Endotracheal suctioning (ETS) is one of the most frequently performed invasive procedures in intensive care units (ICUs). This audit was aimed at studying current practices and knowledge regarding ETS in the Indian critical care setup, with the background aim of raising awareness regarding correct practices as per current recommendations in critically ill patients. After registering the trial with the clinical trial registry, India, a structured audit questionnaire containing 20 questions pertaining to ETS was distributed through electronic media among resident doctors working in the ICUs across India. Responses received were statistically analyzed. The questionnaire was sent to 530 clinicians, of which only 200 (37.73%) responded. The audit revealed that only 22% respondents set the maximum negative pressure every time before suctioning, on the suction apparatus and only 32% said they would choose a catheter size of less than half the internal diameter of the endotracheal tube (ETT).

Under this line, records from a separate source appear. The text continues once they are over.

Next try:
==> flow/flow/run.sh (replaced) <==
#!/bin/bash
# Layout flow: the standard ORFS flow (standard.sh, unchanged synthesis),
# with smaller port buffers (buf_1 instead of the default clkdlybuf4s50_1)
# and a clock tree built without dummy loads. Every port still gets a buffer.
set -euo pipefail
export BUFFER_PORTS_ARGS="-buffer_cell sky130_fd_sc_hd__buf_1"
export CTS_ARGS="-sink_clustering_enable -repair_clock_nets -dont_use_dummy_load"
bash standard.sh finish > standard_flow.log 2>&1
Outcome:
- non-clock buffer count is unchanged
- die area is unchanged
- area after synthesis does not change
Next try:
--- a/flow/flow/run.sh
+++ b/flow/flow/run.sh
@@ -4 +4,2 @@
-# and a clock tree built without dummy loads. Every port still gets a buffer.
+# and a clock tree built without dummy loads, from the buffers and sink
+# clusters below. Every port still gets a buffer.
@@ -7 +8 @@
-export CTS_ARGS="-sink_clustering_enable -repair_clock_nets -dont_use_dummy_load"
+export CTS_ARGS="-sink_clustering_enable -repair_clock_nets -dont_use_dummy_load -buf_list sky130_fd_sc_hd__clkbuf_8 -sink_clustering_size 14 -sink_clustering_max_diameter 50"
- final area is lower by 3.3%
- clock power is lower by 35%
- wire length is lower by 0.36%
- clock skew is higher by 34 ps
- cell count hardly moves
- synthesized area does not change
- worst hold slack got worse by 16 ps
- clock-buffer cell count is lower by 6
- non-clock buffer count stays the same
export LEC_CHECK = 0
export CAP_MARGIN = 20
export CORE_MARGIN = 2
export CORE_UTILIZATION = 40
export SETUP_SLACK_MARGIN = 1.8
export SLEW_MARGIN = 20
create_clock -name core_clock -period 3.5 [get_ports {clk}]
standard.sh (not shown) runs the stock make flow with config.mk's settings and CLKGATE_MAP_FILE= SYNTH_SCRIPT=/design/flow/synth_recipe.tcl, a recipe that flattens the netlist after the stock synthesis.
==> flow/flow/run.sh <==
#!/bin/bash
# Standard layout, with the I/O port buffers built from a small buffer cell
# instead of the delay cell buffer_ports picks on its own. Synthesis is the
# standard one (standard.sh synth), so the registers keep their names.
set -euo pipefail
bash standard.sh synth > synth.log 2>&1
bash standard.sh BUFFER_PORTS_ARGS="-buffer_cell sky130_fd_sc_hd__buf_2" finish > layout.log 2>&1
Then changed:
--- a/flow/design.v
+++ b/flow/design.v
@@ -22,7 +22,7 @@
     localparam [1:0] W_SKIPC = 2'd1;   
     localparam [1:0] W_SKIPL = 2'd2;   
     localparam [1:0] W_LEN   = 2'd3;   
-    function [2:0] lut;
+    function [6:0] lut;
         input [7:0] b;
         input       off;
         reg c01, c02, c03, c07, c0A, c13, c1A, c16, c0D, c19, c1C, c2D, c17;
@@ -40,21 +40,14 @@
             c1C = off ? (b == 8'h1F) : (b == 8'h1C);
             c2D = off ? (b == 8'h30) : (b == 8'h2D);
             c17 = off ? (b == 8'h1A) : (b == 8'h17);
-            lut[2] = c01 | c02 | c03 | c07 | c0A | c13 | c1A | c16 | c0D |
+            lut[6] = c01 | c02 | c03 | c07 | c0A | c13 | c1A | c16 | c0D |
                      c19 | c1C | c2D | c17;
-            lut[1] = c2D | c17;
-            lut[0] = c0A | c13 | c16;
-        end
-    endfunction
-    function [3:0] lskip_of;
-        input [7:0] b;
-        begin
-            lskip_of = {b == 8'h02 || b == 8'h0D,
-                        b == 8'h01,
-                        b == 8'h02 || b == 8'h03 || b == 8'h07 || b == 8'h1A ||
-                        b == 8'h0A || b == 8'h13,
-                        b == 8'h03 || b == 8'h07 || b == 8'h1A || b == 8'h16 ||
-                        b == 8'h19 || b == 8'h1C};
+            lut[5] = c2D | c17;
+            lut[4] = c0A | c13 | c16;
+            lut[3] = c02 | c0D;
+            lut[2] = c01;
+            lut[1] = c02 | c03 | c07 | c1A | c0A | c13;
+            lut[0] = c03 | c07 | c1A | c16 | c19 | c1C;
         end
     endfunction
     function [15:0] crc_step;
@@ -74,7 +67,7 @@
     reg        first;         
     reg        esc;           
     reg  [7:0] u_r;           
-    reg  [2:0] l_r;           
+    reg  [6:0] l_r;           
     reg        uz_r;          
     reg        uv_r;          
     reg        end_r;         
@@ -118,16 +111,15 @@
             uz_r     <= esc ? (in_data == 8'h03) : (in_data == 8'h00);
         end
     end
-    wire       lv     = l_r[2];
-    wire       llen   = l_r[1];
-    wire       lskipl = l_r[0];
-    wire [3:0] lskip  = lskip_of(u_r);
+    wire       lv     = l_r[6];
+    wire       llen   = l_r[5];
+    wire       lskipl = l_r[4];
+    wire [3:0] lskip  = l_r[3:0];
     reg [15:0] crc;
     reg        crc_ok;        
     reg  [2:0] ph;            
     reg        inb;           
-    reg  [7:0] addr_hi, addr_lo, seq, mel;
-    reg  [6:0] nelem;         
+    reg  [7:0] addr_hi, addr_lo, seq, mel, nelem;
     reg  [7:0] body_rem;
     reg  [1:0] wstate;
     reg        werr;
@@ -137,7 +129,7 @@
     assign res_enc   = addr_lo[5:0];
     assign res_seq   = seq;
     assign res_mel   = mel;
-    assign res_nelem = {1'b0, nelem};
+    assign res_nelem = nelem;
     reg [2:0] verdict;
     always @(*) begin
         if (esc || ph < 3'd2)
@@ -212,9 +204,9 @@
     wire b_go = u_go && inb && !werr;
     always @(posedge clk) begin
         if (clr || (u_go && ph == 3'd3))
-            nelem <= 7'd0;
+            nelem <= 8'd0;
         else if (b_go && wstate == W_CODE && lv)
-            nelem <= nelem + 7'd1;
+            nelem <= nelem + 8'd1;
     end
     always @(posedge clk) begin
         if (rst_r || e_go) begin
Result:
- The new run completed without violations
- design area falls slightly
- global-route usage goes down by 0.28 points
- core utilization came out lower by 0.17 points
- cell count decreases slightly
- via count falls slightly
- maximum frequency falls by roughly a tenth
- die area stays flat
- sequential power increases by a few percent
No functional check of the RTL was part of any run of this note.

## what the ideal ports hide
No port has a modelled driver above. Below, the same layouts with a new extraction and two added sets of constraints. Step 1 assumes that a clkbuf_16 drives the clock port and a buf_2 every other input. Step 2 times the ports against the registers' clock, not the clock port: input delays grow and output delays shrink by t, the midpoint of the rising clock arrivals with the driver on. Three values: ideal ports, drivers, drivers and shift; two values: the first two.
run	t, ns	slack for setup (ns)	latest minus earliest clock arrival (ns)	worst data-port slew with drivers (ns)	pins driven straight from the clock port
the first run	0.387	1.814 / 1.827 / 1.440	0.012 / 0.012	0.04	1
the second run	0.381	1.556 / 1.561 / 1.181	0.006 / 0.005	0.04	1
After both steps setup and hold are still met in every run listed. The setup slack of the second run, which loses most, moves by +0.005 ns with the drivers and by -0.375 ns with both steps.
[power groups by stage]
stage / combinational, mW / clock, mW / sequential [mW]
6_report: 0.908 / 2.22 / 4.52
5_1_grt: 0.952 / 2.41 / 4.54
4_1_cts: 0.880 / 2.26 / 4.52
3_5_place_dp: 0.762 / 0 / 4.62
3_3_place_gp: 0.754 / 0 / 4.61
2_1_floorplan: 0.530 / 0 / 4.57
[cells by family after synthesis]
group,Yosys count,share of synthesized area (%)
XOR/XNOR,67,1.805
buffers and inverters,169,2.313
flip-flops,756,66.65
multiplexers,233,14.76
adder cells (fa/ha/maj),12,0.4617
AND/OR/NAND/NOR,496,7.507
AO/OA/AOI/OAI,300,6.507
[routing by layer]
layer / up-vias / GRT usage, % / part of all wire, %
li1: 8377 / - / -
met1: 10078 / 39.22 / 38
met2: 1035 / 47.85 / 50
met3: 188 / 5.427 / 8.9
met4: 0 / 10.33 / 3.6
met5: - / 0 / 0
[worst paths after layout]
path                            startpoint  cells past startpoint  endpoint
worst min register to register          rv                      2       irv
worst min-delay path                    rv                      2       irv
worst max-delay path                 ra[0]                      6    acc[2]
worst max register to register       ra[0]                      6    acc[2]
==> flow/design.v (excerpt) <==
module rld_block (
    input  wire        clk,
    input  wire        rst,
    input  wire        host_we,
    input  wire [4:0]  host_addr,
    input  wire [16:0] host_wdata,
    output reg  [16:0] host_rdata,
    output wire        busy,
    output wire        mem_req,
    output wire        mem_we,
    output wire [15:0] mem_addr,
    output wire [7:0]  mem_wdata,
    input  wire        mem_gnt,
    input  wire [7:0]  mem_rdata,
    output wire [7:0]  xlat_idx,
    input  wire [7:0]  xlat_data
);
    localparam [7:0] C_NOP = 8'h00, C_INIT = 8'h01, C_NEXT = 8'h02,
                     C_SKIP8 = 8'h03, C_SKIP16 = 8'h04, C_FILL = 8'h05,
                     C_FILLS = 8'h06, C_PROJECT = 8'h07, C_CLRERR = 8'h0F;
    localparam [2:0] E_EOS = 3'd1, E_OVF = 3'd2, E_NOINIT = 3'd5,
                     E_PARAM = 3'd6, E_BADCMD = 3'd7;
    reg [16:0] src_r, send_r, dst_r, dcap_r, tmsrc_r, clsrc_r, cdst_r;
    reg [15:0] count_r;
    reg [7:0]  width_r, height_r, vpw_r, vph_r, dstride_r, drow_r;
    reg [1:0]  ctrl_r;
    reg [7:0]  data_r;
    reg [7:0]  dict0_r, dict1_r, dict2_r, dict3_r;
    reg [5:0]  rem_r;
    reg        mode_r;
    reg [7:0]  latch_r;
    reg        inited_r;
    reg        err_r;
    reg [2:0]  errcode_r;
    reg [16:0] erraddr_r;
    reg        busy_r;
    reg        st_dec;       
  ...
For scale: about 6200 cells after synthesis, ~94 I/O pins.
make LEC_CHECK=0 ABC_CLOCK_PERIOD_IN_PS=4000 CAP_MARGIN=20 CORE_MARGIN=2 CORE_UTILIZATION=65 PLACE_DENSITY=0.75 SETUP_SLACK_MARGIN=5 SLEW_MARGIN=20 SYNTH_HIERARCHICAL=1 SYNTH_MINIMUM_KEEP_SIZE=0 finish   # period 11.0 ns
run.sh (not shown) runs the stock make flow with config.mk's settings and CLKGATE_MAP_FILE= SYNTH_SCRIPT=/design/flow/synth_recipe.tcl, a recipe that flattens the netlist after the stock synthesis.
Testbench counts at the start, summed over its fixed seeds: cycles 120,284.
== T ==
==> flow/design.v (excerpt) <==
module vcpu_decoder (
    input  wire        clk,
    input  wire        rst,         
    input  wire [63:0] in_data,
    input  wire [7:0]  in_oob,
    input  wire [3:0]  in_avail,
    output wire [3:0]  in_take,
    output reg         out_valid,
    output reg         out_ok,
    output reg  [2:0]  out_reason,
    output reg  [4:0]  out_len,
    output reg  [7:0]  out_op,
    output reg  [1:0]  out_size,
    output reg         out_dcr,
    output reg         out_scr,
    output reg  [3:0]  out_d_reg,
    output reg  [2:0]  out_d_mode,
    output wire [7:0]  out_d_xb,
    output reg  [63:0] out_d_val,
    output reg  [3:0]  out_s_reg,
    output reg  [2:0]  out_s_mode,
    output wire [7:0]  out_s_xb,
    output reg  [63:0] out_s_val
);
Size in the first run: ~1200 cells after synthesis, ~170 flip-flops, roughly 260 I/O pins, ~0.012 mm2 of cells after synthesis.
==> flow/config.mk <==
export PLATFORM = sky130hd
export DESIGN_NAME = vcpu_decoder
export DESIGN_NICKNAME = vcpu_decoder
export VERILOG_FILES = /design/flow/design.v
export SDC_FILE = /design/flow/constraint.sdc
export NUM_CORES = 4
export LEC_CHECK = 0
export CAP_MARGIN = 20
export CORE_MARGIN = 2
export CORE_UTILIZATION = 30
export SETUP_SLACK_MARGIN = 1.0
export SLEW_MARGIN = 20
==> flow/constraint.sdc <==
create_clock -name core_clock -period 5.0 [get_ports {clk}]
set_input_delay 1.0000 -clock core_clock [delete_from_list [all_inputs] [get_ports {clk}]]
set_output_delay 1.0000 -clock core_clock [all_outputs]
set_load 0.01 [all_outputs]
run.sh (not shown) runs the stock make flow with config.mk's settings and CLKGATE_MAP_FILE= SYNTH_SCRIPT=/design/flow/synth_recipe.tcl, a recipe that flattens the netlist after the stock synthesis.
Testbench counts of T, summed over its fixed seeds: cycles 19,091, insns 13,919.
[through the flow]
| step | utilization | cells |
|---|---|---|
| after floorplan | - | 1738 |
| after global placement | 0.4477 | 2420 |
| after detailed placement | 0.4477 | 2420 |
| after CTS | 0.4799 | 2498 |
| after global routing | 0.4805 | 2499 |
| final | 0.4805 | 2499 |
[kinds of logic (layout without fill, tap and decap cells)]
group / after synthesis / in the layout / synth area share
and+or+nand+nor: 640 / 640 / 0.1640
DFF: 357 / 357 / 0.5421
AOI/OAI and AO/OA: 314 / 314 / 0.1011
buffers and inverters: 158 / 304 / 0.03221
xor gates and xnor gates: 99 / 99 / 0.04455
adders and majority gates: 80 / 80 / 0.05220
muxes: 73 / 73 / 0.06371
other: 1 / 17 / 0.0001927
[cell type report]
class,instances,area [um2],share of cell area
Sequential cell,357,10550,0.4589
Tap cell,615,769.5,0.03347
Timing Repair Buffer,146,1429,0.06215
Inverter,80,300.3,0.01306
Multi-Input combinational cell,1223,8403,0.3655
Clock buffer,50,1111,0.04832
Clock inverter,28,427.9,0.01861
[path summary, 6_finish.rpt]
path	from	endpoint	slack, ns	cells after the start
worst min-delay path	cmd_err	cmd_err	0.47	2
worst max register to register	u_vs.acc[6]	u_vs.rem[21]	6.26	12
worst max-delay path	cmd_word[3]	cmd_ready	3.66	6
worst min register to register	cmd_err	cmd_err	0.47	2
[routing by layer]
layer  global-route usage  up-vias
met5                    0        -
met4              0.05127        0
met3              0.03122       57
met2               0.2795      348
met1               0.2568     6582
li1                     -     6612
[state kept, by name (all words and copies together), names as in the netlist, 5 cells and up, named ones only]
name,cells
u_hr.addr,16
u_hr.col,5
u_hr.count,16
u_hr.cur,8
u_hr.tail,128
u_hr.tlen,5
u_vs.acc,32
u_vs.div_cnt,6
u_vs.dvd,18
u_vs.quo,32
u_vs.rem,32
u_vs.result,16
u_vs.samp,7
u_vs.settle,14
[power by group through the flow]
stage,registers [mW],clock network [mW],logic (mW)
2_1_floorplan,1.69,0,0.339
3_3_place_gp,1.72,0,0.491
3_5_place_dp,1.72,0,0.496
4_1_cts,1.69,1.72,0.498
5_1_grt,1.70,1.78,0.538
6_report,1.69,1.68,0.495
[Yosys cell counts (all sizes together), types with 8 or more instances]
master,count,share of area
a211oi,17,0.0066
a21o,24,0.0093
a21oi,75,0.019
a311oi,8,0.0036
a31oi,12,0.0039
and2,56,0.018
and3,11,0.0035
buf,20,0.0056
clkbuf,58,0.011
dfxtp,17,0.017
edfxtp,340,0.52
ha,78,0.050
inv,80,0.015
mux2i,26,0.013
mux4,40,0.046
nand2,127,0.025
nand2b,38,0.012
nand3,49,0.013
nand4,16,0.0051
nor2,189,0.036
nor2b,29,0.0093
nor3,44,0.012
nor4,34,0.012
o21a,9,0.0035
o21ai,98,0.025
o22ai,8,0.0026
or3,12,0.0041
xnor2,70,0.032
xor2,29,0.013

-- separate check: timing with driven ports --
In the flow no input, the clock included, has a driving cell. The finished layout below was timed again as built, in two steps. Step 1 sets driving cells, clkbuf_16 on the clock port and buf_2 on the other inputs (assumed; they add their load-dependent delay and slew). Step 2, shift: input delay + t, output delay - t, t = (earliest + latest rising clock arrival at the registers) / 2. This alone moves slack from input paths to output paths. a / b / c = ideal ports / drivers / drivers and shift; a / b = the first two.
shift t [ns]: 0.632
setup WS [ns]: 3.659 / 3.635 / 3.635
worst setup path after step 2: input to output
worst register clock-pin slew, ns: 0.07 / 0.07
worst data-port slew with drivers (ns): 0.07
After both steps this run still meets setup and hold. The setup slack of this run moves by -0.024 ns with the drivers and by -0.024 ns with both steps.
From an optimization exercise on the open Yosys and OpenROAD flow, aimed at small area, a short achievable clock period and few clock cycles per item; shortcuts taken in it are not production practice. Only simulation tests tie the RTL to the original design; equivalence was not proved. No activity file was given, so power comes from the tool's default toggle rates.

--- flow/config.mk ---
export PLATFORM = sky130hd
export DESIGN_NAME = b128codec
export DESIGN_NICKNAME = b128codec
export VERILOG_FILES = /design/flow/design.v
export SDC_FILE = /design/flow/constraint.sdc
export NUM_CORES = 4
export LEC_CHECK = 0
export CAP_MARGIN = 20
export CORE_MARGIN = 2
export CORE_UTILIZATION = 40
export SLEW_MARGIN = 20
--- flow/run.sh ---
#!/bin/bash
# synth_recipe.tcl (not shown) runs the flow's synth.tcl, then flattens the netlist and writes it again
# the make line also repeats each setting of config.mk as NAME=value (left out here)
make -C /OpenROAD-flow-scripts/flow DESIGN_CONFIG=/design/flow/config.mk WORK_HOME=/design/flow/orfs CLKGATE_MAP_FILE= SYNTH_SCRIPT=/design/flow/synth_recipe.tcl finish
--- flow/constraint.sdc ---
create_clock -name core_clock -period 12.0 [get_ports {clk}]
set_input_delay 2.4000 -clock core_clock [delete_from_list [all_inputs] [get_ports {clk}]]
set_output_delay 2.4000 -clock core_clock [all_outputs]
set_load 0.01 [all_outputs]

About 90% of the respondents did not routinely do any form of documentation of the ETS. Almost 72% of the responders opined that closed suction systems reduce the chances of developing ventilator-associated pneumonia (VAP). Only 46% of respondents thought that no solution should be routinely instilled in ETT during ETS. There is lack of awareness regarding frequency and technique of ETS, infection control and monitoring required during ETS. Institutional protocols should be in place to follow correct guidelines for performing ETS. Singh R, Bhalotra AR, Sharma S. Audit on Practices of Endotracheal Suctioning in Intensive Care Unit Patients among Health Care Workers (HCWs). Indian J Crit Care Med 2024;28(1):58-65.